- _The task_
Once the line containing "end else if (!req) begin" is found in the entries below, reproduce it and every line after it, stopping at and including the line containing "a simultaneous clear"; reproduce nothing else, and keep each line exact.

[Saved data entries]
************

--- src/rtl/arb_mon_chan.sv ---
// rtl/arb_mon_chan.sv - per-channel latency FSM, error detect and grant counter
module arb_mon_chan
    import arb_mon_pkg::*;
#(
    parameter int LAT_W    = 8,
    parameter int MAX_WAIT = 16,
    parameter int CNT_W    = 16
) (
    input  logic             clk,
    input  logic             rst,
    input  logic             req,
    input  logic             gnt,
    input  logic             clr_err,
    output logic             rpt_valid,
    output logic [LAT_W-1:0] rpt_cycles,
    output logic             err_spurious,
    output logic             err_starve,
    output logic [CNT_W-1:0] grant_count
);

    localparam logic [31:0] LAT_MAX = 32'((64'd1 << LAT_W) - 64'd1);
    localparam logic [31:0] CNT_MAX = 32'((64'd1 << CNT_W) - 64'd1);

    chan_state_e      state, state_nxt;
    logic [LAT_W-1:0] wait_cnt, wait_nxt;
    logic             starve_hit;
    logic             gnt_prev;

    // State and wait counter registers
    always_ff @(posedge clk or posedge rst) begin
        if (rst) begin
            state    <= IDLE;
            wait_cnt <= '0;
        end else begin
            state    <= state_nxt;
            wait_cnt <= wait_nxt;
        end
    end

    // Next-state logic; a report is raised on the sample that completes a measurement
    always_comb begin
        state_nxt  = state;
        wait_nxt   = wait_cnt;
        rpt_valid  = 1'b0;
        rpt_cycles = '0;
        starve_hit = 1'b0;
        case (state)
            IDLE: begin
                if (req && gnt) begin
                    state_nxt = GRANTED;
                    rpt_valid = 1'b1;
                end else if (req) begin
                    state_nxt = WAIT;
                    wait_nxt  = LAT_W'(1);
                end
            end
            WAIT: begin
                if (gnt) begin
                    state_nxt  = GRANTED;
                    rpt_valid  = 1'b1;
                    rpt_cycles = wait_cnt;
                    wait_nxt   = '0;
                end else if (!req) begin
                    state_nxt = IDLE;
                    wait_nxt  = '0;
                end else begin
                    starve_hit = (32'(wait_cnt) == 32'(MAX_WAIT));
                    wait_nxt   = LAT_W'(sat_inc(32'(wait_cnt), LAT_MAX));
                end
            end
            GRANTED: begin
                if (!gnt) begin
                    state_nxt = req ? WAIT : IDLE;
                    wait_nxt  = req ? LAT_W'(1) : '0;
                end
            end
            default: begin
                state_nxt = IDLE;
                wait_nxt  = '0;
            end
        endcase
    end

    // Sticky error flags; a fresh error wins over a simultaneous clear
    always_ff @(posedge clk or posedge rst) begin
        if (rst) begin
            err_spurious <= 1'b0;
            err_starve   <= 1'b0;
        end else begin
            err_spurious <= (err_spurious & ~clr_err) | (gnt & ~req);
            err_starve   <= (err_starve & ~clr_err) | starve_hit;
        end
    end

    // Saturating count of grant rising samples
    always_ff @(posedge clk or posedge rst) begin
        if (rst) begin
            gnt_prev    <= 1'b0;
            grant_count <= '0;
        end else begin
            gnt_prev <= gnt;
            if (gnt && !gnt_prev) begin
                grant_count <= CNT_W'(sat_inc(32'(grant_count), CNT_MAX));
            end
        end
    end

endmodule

************

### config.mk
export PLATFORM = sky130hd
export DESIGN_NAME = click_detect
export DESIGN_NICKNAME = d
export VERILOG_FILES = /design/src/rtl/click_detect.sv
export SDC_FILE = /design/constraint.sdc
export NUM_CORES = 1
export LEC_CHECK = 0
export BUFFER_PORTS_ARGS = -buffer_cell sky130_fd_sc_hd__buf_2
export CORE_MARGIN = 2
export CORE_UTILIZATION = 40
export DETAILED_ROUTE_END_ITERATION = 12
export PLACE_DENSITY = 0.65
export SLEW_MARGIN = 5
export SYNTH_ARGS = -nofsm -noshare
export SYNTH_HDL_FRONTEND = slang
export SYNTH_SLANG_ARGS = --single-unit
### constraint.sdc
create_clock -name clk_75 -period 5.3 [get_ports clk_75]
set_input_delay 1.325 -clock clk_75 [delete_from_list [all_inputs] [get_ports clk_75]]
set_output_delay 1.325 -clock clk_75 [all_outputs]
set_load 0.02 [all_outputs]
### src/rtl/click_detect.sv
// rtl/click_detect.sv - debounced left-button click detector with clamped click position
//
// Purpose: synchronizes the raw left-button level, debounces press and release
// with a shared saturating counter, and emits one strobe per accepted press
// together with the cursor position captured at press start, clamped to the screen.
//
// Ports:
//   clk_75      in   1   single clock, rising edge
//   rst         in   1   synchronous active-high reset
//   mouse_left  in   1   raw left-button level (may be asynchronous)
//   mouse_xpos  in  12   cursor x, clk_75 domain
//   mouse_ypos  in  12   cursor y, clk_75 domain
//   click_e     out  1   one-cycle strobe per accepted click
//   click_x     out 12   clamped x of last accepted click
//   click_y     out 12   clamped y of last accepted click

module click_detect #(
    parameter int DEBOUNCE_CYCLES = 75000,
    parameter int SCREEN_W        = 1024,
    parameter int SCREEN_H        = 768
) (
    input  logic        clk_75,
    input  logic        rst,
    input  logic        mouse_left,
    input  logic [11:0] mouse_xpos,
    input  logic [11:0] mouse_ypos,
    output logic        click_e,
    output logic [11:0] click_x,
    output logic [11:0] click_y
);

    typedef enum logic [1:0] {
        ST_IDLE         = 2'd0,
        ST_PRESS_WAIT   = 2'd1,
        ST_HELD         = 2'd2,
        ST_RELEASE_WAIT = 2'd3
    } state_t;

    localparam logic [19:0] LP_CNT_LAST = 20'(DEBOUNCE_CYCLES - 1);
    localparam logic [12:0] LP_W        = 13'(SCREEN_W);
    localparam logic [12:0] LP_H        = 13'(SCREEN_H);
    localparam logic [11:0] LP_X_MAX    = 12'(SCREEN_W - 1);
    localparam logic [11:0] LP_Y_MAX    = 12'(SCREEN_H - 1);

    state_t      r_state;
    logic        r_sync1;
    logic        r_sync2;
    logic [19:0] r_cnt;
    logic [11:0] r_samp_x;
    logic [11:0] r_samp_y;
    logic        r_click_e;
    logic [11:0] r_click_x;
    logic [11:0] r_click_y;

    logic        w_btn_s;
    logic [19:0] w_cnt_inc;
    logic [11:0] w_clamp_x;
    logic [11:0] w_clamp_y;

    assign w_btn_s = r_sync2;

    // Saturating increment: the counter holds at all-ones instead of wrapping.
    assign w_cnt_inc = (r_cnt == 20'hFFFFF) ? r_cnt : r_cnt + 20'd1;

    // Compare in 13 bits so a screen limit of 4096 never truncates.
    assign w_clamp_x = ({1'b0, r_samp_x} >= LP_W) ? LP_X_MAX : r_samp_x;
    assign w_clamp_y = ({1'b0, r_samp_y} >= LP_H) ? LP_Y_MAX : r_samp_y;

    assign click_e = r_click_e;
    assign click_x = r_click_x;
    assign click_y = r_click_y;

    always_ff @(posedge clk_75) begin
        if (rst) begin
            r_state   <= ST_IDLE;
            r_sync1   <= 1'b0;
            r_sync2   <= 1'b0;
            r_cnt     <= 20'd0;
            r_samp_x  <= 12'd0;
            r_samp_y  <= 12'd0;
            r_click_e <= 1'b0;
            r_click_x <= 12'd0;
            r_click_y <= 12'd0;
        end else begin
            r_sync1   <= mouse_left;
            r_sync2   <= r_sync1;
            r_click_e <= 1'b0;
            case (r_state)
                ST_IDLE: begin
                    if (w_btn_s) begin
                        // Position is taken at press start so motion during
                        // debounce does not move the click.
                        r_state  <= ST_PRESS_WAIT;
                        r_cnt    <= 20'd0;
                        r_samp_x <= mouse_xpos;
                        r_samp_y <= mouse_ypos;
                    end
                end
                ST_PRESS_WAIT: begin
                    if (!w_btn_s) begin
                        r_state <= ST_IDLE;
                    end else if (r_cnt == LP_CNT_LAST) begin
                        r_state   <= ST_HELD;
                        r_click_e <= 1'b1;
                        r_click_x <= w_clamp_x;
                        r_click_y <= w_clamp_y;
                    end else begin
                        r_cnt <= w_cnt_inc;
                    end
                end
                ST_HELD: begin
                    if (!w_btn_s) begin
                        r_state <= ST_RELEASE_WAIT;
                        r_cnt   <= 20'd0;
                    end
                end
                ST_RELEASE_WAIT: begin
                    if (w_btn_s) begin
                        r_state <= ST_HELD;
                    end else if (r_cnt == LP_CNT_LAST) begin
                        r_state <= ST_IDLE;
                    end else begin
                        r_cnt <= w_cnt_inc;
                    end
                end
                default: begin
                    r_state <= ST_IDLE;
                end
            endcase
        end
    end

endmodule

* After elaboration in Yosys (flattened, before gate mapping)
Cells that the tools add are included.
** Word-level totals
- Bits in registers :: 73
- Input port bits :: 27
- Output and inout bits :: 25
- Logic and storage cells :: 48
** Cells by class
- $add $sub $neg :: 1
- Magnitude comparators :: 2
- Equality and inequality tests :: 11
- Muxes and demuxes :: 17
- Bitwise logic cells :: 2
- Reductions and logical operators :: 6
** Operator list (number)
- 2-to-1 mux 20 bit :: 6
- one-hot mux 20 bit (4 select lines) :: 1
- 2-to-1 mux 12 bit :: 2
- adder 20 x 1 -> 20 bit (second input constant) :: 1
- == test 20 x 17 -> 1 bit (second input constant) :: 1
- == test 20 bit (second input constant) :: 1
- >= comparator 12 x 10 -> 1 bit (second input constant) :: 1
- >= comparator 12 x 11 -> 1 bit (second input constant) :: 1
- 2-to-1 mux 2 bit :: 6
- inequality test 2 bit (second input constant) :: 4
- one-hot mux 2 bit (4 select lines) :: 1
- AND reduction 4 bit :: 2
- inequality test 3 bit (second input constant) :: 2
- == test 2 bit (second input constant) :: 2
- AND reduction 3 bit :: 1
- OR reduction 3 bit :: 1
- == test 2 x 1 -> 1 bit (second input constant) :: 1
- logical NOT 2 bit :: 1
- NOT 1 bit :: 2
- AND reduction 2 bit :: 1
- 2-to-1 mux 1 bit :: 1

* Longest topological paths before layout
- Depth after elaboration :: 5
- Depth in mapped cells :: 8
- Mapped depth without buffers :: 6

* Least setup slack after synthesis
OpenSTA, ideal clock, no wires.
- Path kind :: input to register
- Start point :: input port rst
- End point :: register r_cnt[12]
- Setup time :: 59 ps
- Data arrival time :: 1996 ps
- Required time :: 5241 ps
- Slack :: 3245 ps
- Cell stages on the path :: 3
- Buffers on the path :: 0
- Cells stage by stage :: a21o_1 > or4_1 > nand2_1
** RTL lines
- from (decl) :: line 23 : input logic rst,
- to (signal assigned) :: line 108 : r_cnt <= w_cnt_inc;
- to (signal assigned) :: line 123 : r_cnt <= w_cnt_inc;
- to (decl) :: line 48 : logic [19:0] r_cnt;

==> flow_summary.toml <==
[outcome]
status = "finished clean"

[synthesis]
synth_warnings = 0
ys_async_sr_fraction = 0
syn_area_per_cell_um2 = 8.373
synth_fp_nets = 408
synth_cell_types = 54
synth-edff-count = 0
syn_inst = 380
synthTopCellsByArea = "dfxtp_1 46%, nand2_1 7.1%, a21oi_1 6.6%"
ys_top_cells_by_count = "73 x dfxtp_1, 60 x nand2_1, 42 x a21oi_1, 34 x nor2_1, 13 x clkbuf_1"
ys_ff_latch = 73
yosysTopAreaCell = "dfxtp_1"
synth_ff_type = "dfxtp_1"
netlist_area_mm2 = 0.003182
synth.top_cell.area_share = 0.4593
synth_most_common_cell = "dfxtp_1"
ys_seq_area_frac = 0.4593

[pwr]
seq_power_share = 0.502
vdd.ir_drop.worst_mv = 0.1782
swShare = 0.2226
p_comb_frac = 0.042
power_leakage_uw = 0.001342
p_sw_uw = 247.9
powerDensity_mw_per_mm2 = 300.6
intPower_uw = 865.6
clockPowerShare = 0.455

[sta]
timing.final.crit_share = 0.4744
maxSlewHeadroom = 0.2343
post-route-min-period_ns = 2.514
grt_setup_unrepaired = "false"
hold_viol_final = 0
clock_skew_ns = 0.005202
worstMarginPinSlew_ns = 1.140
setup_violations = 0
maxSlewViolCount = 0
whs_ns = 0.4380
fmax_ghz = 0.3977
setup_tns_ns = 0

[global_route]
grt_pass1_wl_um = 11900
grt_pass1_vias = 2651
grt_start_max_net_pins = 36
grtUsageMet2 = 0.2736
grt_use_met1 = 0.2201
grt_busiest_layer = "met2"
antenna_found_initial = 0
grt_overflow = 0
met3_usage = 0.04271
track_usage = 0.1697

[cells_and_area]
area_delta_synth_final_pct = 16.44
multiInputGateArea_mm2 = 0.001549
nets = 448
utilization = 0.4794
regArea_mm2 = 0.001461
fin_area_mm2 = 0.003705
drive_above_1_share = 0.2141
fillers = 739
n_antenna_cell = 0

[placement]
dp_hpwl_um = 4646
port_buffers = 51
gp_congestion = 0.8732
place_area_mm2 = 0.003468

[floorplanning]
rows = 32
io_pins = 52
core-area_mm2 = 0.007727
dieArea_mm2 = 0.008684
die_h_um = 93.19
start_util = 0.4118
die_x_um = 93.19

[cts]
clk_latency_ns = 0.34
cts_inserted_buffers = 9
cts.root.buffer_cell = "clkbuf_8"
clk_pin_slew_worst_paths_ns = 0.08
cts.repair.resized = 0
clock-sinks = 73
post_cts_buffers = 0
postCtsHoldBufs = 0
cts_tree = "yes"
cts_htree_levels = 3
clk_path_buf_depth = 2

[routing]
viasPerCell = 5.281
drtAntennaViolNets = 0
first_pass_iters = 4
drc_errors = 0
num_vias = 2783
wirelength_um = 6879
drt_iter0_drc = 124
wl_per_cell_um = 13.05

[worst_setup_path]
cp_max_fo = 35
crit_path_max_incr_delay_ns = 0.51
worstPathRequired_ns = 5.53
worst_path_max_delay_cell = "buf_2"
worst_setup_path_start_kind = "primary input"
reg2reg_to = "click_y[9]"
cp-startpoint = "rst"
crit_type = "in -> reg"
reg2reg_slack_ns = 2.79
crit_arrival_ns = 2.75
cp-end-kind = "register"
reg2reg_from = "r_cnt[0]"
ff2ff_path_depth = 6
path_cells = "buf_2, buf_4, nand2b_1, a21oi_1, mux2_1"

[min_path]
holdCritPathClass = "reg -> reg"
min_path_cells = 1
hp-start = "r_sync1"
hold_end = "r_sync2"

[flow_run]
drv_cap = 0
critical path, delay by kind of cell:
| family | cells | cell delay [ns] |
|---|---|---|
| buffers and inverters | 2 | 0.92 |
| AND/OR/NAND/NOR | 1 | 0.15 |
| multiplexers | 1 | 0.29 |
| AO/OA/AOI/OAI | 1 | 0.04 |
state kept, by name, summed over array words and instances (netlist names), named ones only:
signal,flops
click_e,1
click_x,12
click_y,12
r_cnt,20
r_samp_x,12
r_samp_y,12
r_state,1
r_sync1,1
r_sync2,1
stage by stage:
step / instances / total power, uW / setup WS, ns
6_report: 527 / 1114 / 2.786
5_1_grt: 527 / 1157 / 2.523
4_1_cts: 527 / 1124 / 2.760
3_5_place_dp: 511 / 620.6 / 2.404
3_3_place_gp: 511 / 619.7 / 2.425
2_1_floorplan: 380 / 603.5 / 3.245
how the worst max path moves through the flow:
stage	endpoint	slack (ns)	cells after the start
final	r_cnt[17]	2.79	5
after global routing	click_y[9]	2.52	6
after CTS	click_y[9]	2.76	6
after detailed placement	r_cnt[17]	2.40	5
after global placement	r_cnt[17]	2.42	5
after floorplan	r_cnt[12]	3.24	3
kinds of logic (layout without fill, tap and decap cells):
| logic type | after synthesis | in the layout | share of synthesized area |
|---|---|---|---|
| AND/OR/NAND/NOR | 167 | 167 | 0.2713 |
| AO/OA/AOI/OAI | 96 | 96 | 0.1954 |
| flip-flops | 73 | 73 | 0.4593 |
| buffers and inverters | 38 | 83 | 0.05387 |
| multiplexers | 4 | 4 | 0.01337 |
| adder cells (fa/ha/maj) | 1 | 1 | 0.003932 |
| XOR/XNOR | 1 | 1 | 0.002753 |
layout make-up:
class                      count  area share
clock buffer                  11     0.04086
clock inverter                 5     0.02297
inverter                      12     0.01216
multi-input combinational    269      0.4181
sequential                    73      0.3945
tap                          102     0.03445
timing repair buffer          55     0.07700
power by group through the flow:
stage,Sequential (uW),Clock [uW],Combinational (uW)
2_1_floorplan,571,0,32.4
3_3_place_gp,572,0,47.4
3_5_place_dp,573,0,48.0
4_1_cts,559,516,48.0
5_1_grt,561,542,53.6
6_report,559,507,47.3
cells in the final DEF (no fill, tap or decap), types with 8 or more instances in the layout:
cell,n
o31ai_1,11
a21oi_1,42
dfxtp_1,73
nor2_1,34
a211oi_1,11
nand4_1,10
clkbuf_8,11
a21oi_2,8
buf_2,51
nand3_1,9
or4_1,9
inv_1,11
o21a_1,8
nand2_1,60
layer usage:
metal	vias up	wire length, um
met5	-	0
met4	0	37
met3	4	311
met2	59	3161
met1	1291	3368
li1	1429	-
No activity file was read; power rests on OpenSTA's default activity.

************

- _Written answer_
                end else if (!req) begin
                    state_nxt = IDLE;
                    wait_nxt  = '0;
                end else begin
                    starve_hit = (32'(wait_cnt) == 32'(MAX_WAIT));
                    wait_nxt   = LAT_W'(sat_inc(32'(wait_cnt), LAT_MAX));
                end
            end
            GRANTED: begin
                if (!gnt) begin
                    state_nxt = req ? WAIT : IDLE;
                    wait_nxt  = req ? LAT_W'(1) : '0;
                end
            end
            default: begin
                state_nxt = IDLE;
                wait_nxt  = '0;
            end
        endcase
    end

    // Sticky error flags; a fresh error wins over a simultaneous clear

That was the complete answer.